The recent recession pushed stations to find revenue in all corners of the market, through initiatives as varied as basketball tournaments and dating services. Yet Scripps is looking to put a price tag on the most elemental piece of a station’s raison d’être: its content. It may be an uphill climb.

“A quasi-paid model is not beyond reach,” Steve Ridge, president of television at Frank N. Magid, says via email about the concept in general. “It is simply beyond tradition and the current mindset in most [TV station] organizations.”

If Boehne sounds like a newspaper exec when talking about paywalls, it’s because he is. In addition to the Scripps stations, which include WXYZ Detroit and WCPO Cincinnati, he oversees papers in 14 markets from Scripps’ Cincinnati base. There aren’t many examples of successful paywall models in the newspaper world; local papers with such a strategy include the Arkansas Democrat Gazette, Albuquerque Journal and Newsday (N.Y.), and global brands such as The Wall Street Journal and The New York Times. Scripps’ Commercial Appeal (Memphis, Tenn.) is testing a paid model too.

It’s rare in local TV. Newsday parent Cablevision, for one, charges $4.95 a month or $48 a year for those who do not subscribe to its cable service to access its News12.com. “There are not a lot of good paid models out there that are working,” says Boehne.

Stations made $450 million on the Web in 2010, reports BIA/Kelsey, which forecasts that figure doubling by 2015. Borrell Associates forecasts station Web revenue growing 17% in 2011.

Ridge says Magid is working with a number of media outlets, including TV stations, to examine the viability of paid content. “Our in-depth research with consumers to understand the threshold for defining ‘premium’ makes it clear that few, if any, stations are currently in a position to charge for virtually anything,” he says. “A more thoughtful approach, realignment of resources, and further investment will be required to create unique content that hits the sweet spot.”

Boehne is shooting for that sweet spot. He won’t offer details about what may be considered premium for competitive reasons, but does say things like “analysis and color commentary” may find themselves behind the wall. “We’re testing several concepts right now, but the guts of it is real enterprise reporting and original content,” he says.

"We won't take what we do today and put it behind a pay wall-that wouldn't make much sense."
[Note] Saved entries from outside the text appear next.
==> src/rtl/commit_monitor_if.sv <==
// Retirement stream in, trace record stream out; the monitor takes the slave view.
interface commit_monitor_if;
  logic        commit;
  logic [31:0] commit_instr;
  logic [63:0] commit_pc;
  logic [63:0] commit_pre_pc;

  logic        trace_valid;
  logic        trace_ready;
  logic [31:0] trace_instr;
  logic [63:0] trace_pc;
  logic [63:0] trace_pre_pc;
  logic [63:0] trace_seq;

  modport master (
    output commit, commit_instr, commit_pc, commit_pre_pc, trace_ready,
    input  trace_valid, trace_instr, trace_pc, trace_pre_pc, trace_seq
  );

  modport slave (
    input  commit, commit_instr, commit_pc, commit_pre_pc, trace_ready,
    output trace_valid, trace_instr, trace_pc, trace_pre_pc, trace_seq
  );
endinterface

==> src/rtl/commit_monitor.sv <==
// Commit trace/run-control: 1-cycle commit-to-trace latency through a DEPTH-entry FIFO.
// Never stalls the commit stream; a record arriving at a full FIFO is dropped and flagged.
module commit_monitor #(
  parameter int DEPTH   = 8,
  parameter int TIMEOUT = 1024
) (
  input  logic                     clk,
  input  logic                     rst,
  commit_monitor_if.slave          mon,
  output logic [$clog2(DEPTH):0]   fifo_count,
  output logic [63:0]              instret,
  output logic [63:0]              cycles,
  output logic                     halted,
  output logic [63:0]              halt_pc,
  output logic                     timeout,
  output logic                     overflow
);

  localparam int          PtrW   = $clog2(DEPTH);
  localparam int          CntW   = PtrW + 1;
  localparam int          IdleW  = $clog2(TIMEOUT);
  localparam logic [31:0] Ebreak = 32'h0010_0073;

  typedef enum logic [1:0] {
    stRun,
    stHalted,
    stTimeout
  } state_t;

  state_t state;
  state_t stateNext;

  logic [PtrW-1:0]  rdPtr;
  logic [PtrW-1:0]  wrPtr;
  logic [IdleW-1:0] idleCnt;

  logic [31:0] instrMem [DEPTH];
  logic [63:0] pcMem    [DEPTH];
  logic [63:0] prePcMem [DEPTH];
  logic [63:0] seqMem   [DEPTH];

  logic running;
  logic accept;
  logic headVld;
  logic pop;
  logic space;
  logic push;
  logic drop;
  logic isEbreak;
  logic idleExpire;

  assign running    = (state == stRun);
  assign accept     = running & mon.commit;
  assign headVld    = (fifo_count != '0);
  assign pop        = headVld & mon.trace_ready;
  // A full FIFO still has room when its head leaves on the same edge.
  assign space      = (fifo_count != CntW'(DEPTH)) | pop;
  assign push       = accept & space;
  assign drop       = accept & ~space;
  assign isEbreak   = accept & (mon.commit_instr == Ebreak);
  assign idleExpire = running & ~mon.commit & (idleCnt == IdleW'(TIMEOUT - 1));

  always_ff @(posedge clk) begin
    if (rst) begin
      state <= stRun;
    end else begin
      state <= stateNext;
    end
  end

  always_comb begin
    stateNext = state;
    case (state)
      stRun: begin
        if (isEbreak) begin
          stateNext = stHalted;
        end else if (idleExpire) begin
          stateNext = stTimeout;
        end
      end
      default: stateNext = state;
    endcase
  end

  always_ff @(posedge clk) begin
    if (rst) begin
      rdPtr      <= '0;
      wrPtr      <= '0;
      fifo_count <= '0;
      instret    <= '0;
      cycles     <= '0;
      idleCnt    <= '0;
      overflow   <= 1'b0;
      halt_pc    <= '0;
    end else begin
      if (push) begin
        wrPtr <= wrPtr + 1'b1;
      end
      if (pop) begin
        rdPtr <= rdPtr + 1'b1;
      end
      case ({push, pop})
        2'b10:   fifo_count <= fifo_count + 1'b1;
        2'b01:   fifo_count <= fifo_count - 1'b1;
        default: fifo_count <= fifo_count;
      endcase

      if (accept) begin
        instret <= instret + 64'd1;
      end
      if (running) begin
        cycles <= cycles + 64'd1;
      end

      if (accept) begin
        idleCnt <= '0;
      end else if (running && !idleExpire) begin
        idleCnt <= idleCnt + 1'b1;
      end

      if (drop) begin
        overflow <= 1'b1;
      end
      if (isEbreak) begin
        halt_pc <= mon.commit_pc;
      end
    end
  end

  // Record storage needs no reset: reads are masked while the FIFO is empty.
  always_ff @(posedge clk) begin
    if (push && !rst) begin
      instrMem[wrPtr] <= mon.commit_instr;
      pcMem[wrPtr]    <= mon.commit_pc;
      prePcMem[wrPtr] <= mon.commit_pre_pc;
      seqMem[wrPtr]   <= instret;
    end
  end

  assign mon.trace_valid  = headVld;
  assign mon.trace_instr  = headVld ? instrMem[rdPtr] : '0;
  assign mon.trace_pc     = headVld ? pcMem[rdPtr]    : '0;
  assign mon.trace_pre_pc = headVld ? prePcMem[rdPtr] : '0;
  assign mon.trace_seq    = headVld ? seqMem[rdPtr]   : '0;

  assign halted  = (state == stHalted);
  assign timeout = (state == stTimeout);

endmodule
==> src/flat_wrapper.sv <==
// flat-port wrapper written by rule: the top's interface ports become plain ports
module commit_monitor_flat 
#(
  parameter int DEPTH   = 8,
  parameter int TIMEOUT = 1024
)
  (clk, rst, fifo_count, instret, cycles, halted, halt_pc, timeout, overflow, mon_commit, mon_commit_instr, mon_commit_pc, mon_commit_pre_pc, mon_trace_ready, mon_trace_valid, mon_trace_instr, mon_trace_pc, mon_trace_pre_pc, mon_trace_seq);
  commit_monitor_if mon_i ();
  input  logic clk;
  input  logic rst;
  output logic [$clog2(DEPTH):0] fifo_count;
  output logic [63:0] instret;
  output logic [63:0] cycles;
  output logic halted;
  output logic [63:0] halt_pc;
  output logic timeout;
  output logic overflow;
  input wire logic [$bits(mon_i.commit)-1:0] mon_commit;
  input wire logic [$bits(mon_i.commit_instr)-1:0] mon_commit_instr;
  input wire logic [$bits(mon_i.commit_pc)-1:0] mon_commit_pc;
  input wire logic [$bits(mon_i.commit_pre_pc)-1:0] mon_commit_pre_pc;
  input wire logic [$bits(mon_i.trace_ready)-1:0] mon_trace_ready;
  output wire logic [$bits(mon_i.trace_valid)-1:0] mon_trace_valid;
  output wire logic [$bits(mon_i.trace_instr)-1:0] mon_trace_instr;
  output wire logic [$bits(mon_i.trace_pc)-1:0] mon_trace_pc;
  output wire logic [$bits(mon_i.trace_pre_pc)-1:0] mon_trace_pre_pc;
  output wire logic [$bits(mon_i.trace_seq)-1:0] mon_trace_seq;
  assign mon_i.commit = mon_commit;
  assign mon_i.commit_instr = mon_commit_instr;
  assign mon_i.commit_pc = mon_commit_pc;
  assign mon_i.commit_pre_pc = mon_commit_pre_pc;
  assign mon_i.trace_ready = mon_trace_ready;
  assign mon_trace_valid = mon_i.trace_valid;
  assign mon_trace_instr = mon_i.trace_instr;
  assign mon_trace_pc = mon_i.trace_pc;
  assign mon_trace_pre_pc = mon_i.trace_pre_pc;
  assign mon_trace_seq = mon_i.trace_seq;
  commit_monitor #(.DEPTH(DEPTH), .TIMEOUT(TIMEOUT)) u_core (.clk(clk), .rst(rst), .mon(mon_i), .fifo_count(fifo_count), .instret(instret), .cycles(cycles), .halted(halted), .halt_pc(halt_pc), .timeout(timeout), .overflow(overflow));
endmodule
==> config.mk <==
export PLATFORM = sky130hd
export DESIGN_NAME = commit_monitor_flat
export DESIGN_NICKNAME = d
export VERILOG_FILES = /design/src/rtl/commit_monitor_if.sv /design/src/rtl/commit_monitor.sv /design/src/flat_wrapper.sv
export SDC_FILE = /design/constraint.sdc
export NUM_CORES = 2
export LEC_CHECK = 0
export BUFFER_PORTS_ARGS = -buffer_cell sky130_fd_sc_hd__buf_4
export CORE_MARGIN = 3
export CORE_UTILIZATION = 42
export DETAILED_ROUTE_END_ITERATION = 6
export HOLD_SLACK_MARGIN = 0.1
export PLACE_DENSITY = 0.57
export SLEW_MARGIN = 20
export SYNTH_ARGS = -nofsm -noshare
export SYNTH_HDL_FRONTEND = slang
export SYNTH_SLANG_ARGS = --single-unit
==> constraint.sdc <==
create_clock -name clk -period 17.63 [get_ports clk]
set_input_delay 1.763 -clock clk [delete_from_list [all_inputs] [get_ports clk]]
set_output_delay 1.763 -clock clk [all_outputs]
set_load 0.01 [all_outputs]
==> results.tsv <==
stage	metric	value	unit
timing	setup_slack	10.71	ns
worst_setup_path	worstPathMaxFanout	63	
floorplanning	ios	588	
synth	synth_area_leaders	edfxtp_1 (70%), mux4_2 (13%), dfxtp_1 (5.6%)	
timing	tightest_slew	1.22	ns
timing	period_share	39.2	%
synth	syn_area_per_cell	19.3	sq um
layout	area_growth	18.3	%
hold_path	min_path_type	flip-flop to flip-flop	
placed_design	dp.cells	6886	
synth	synth_cells	4007	
power_and_ir_drop	finalPower	12.5	mW
power_and_ir_drop	p_per_area	137	nW/um^2
floorplanning	rows	156	
cts	cts_hold_buffers	0	
placed_design	io_buffer_count	587	
timing	rsz0062_at_grt	false	
cts	clk_latency	0.82	ns
power_and_ir_drop	leakage	29.0	nW
global_route	grt.busiest_layer	met2	
synth	ys_ff_latch	2010	
worst_setup_path	worst_r2r_path_depth	8	
synth	yosysTopAreaCell	edfxtp_1	
timing	hold_viol_final	0	
floorplanning	die_w	435	um
floorplanning	die-area	189000	sq um
synth	synth_top_cell_area_share	69.7	%
hold_path	whs_path_depth	2	
global_route	grtUsageMet3	3.80	%
cts	numCtsBuffers	205	
detailed_routing	vias	39500	
synth	ys_seq_area_share	75.3	%
layout	drive_gt1_share	29.3	%
detailed_routing	final_antenna_net_count	0	
placed_design	place.gp.congestion	0.788	
detailed_routing	vias_per_cell	5.42	
synth	ys_warn_count	0	
timing	max_slew_margin	18.9	%
floorplanning	coreArea	182000	sq um
timing	fmax	0.145	GHz
placed_design	dp_hpwl	107000	um
worst_setup_path	critPathRequiredTime	15.87	ns
layout	fin_util	50.3	%
synth	synth_ff_type	edfxtp_1	
synth	syn-num-nets	4179	
power_and_ir_drop	ir_worst_vdd	110	uV
run_status	status	finished clean	
cts	cts_sinks	2010	
synth	syn-cell-area	77300	sq um
worst_setup_path	worstSetupPathType	flip-flop to output pin	
global_route	first_global_vias	41200	
worst_setup_path	critPathCaptureType	output pin	
cts	cts.path.max_buffers	3	
timing	setup_viol	0	
flow_run	drv_cap	0	
detailed_routing	drc	0	
cts	root_buffer	clkbuf_16	
cts	cts_tree	done	
detailed_routing	drt-total-wl	187000	um
cts	clk_pin_slew	0.06	ns
cts	post-cts-setup-buffer-count	0	
global_route	grt_max_degree	142	
global_route	grt_pass1_wl	279000	um
placed_design	place_ws	10.87	ns
timing	tns	0	ns
global_route	gr-usage-met2	33.5	%
layout	fin_cells	7279	
timing	whs	0.451	ns
floorplanning	die_h	435	um
synth	synth_edf_count	1792	
cts	post_cts_resized	0	
timing	fin_skew	0.0258	ns
global_route	antenna_found_initial	8	
synth	synth_cell_types	58	
timing	report.final.slew_viol_count	0	
detailed_routing	firstDrtPassIters	5	
detailed_routing	wire_per_inst	25.7	um
worst_setup_path	start_kind	flip-flop	
detailed_routing	drt_iter0_drc	2720	
global_route	gr-total-overflow	0	
worst_setup_path	arrival	5.16	ns
global_route	globalRouteTotalUtil	19.6	%
layout	nets	4817	
synth	synthArstFlopShare	0	%
timing	min_period	6.92	ns
layout	finish.instance_area	91400	sq um
cts	htreeDepth	4	
global_route	grtUsageMet1	26.0	%
layout	fillCellCount	15000	
floorplanning	initial_core_util	42.5	%
placed_design	placed_area	84600	sq um
-- logic make-up (layout without fill, tap and decap cells) --
family	after synthesis	after routing	synth area share, %
simple gates	805	805	5.06
buf+inv	235	1054	1.21
flops	2010	2010	75.3
mux	676	676	16.0
compound gates	187	187	1.31
fa+ha+maj	8	8	0.139
other cells	0	4	0
xor+xnor	86	86	0.975
-- area by class of cell --
class / count / area [sq um] / area share [%]
Inverter: 21 / 78.8 / 0.0863
Tap cell: 2449 / 3060 / 3.35
Sequential cell: 2010 / 58200 / 63.7
Clock inverter: 112 / 1190 / 1.31
Antenna cell: 4 / 10.0 / 0.0110
Multi-Input combinational cell: 1762 / 18200 / 20.0
Timing Repair Buffer: 645 / 5050 / 5.53
Clock buffer: 276 / 5540 / 6.06
-- path summary, 6_finish.rpt --
kind	to	slack, ns	startpoint
worst max-delay path	mon_trace_pc[31]	10.71	flip-flop
worst min-delay path	u_core.halt_pc[4]	0.45	u_core.halt_pc[4]
worst max register to register	u_core.prePcMem[2][56]	12.45	u_core.state[1]
worst min register to register	u_core.halt_pc[4]	0.45	u_core.halt_pc[4]
-- critical path, stage by stage (launching register included) --
cell and delay (ns):
dfxtp_4 0.67, buf_4 0.76, buf_4 0.91, buf_4 0.83
mux4_2 0.41, mux2i_1 0.32, nor2_1 0.08, buf_4 0.17
-- power breakdown --
group | internal, mW | total (mW) | switching [mW]
clock | 2.53 | 4.31 | 1.79
combinational | 1.30 | 2.86 | 1.56
sequential | 5.27 | 5.32 | 0.0551
-- placed cells by master, fill, tap and decap left out, types with 33 or more instances in the layout --
cell	count
a21oi_1	125
buf_4	628
clkbuf_1	61
clkbuf_16	209
clkinv_1	39
clkinv_2	33
dfxtp_1	215
edfxtp_1	1792
mux2i_1	227
mux4_2	448
nand2_1	170
nand3_1	47
nand4_1	69
nor2_1	332
o21ai_0	33
or3_1	36
xnor2_1	37
xor2_1	49
-- synth_stat cells (all sizes together) (2+ instances only) --
| master | count |
|---|---|
| nand4 | 71 |
| buf | 94 |
| nand2b | 3 |
| mux2i | 227 |
| and2 | 11 |
| and4 | 19 |
| mux4 | 448 |
| xor2 | 49 |
| ha | 7 |
| or3 | 37 |
| edfxtp | 1792 |
| xnor2 | 37 |
| nor3 | 31 |
| clkbuf | 120 |
| o21ai | 33 |
| nor4b | 2 |
| nand2 | 170 |
| nor4bb | 2 |
| a21oi | 125 |
| nor3b | 3 |
| o31ai | 22 |
| nand3 | 48 |
| dfxtp | 218 |
| nor4 | 15 |
| or4 | 25 |
| nor2 | 339 |
| a31oi | 2 |
| or2 | 3 |
| inv | 21 |
| nor2b | 5 |
| and3 | 16 |
-- state kept, by name (all words and copies together) (netlist names), named ones only --
| register | flops |
|---|---|
| u_core.pcMem | 512 |
| u_core.prePcMem | 512 |
| u_core.seqMem | 512 |
| u_core.instrMem | 256 |
| u_core.cycles | 64 |
| u_core.halt_pc | 64 |
| u_core.instret | 64 |
| u_core.idleCnt | 10 |
| u_core.fifo_count | 4 |
| u_core.rdPtr | 3 |
| u_core.wrPtr | 3 |
| u_core.state | 2 |
| u_core.overflow | 1 |
-- metal layers --
layer	wire, um	part of all wire, %
met1	78800	42
met2	95500	51
met5	23	0.012
met4	3860	2.1
met3	9290	5.0
Note: power is estimated with default switching activity, not from simulation.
Boehne has been pushing for such a strategy for some time. Speaking at the UBS Media and Communications Conference in December, he said of Scripps' newspaper and TV content: "We're going to experiment much more aggressively to try to create these models and take that high-value premium content and derive much more revenue from it than we do today."

In the FCC's recently released "Information Needs of Communities" study, Boehne said the key to such a strategy is sterling content that's exclusive in the market. "Our job depends on great original content and agenda setting," he said.

While some salute Scripps, its ambitious pay-to-play plans have some industry watchers shaking their heads. "I'd be very surprised to see any significant movement among broadcasters to put up pay walls in the next five years-it's just not the right model for broadcasters," says Bob Papper, Hofstra University journalism chair and director of the annual Hofstra/RTDNA local news surveys. "The last thing broadcasters should be doing is looking to newspapers for business models."

Gordon Borrell, CEO of Borrell Associates, says there's simply not much of a market for paid local content. "I don't see any data that supports local content being wallet-worthy," he says. "Research shows that consumers don't value local content enough to pay for it."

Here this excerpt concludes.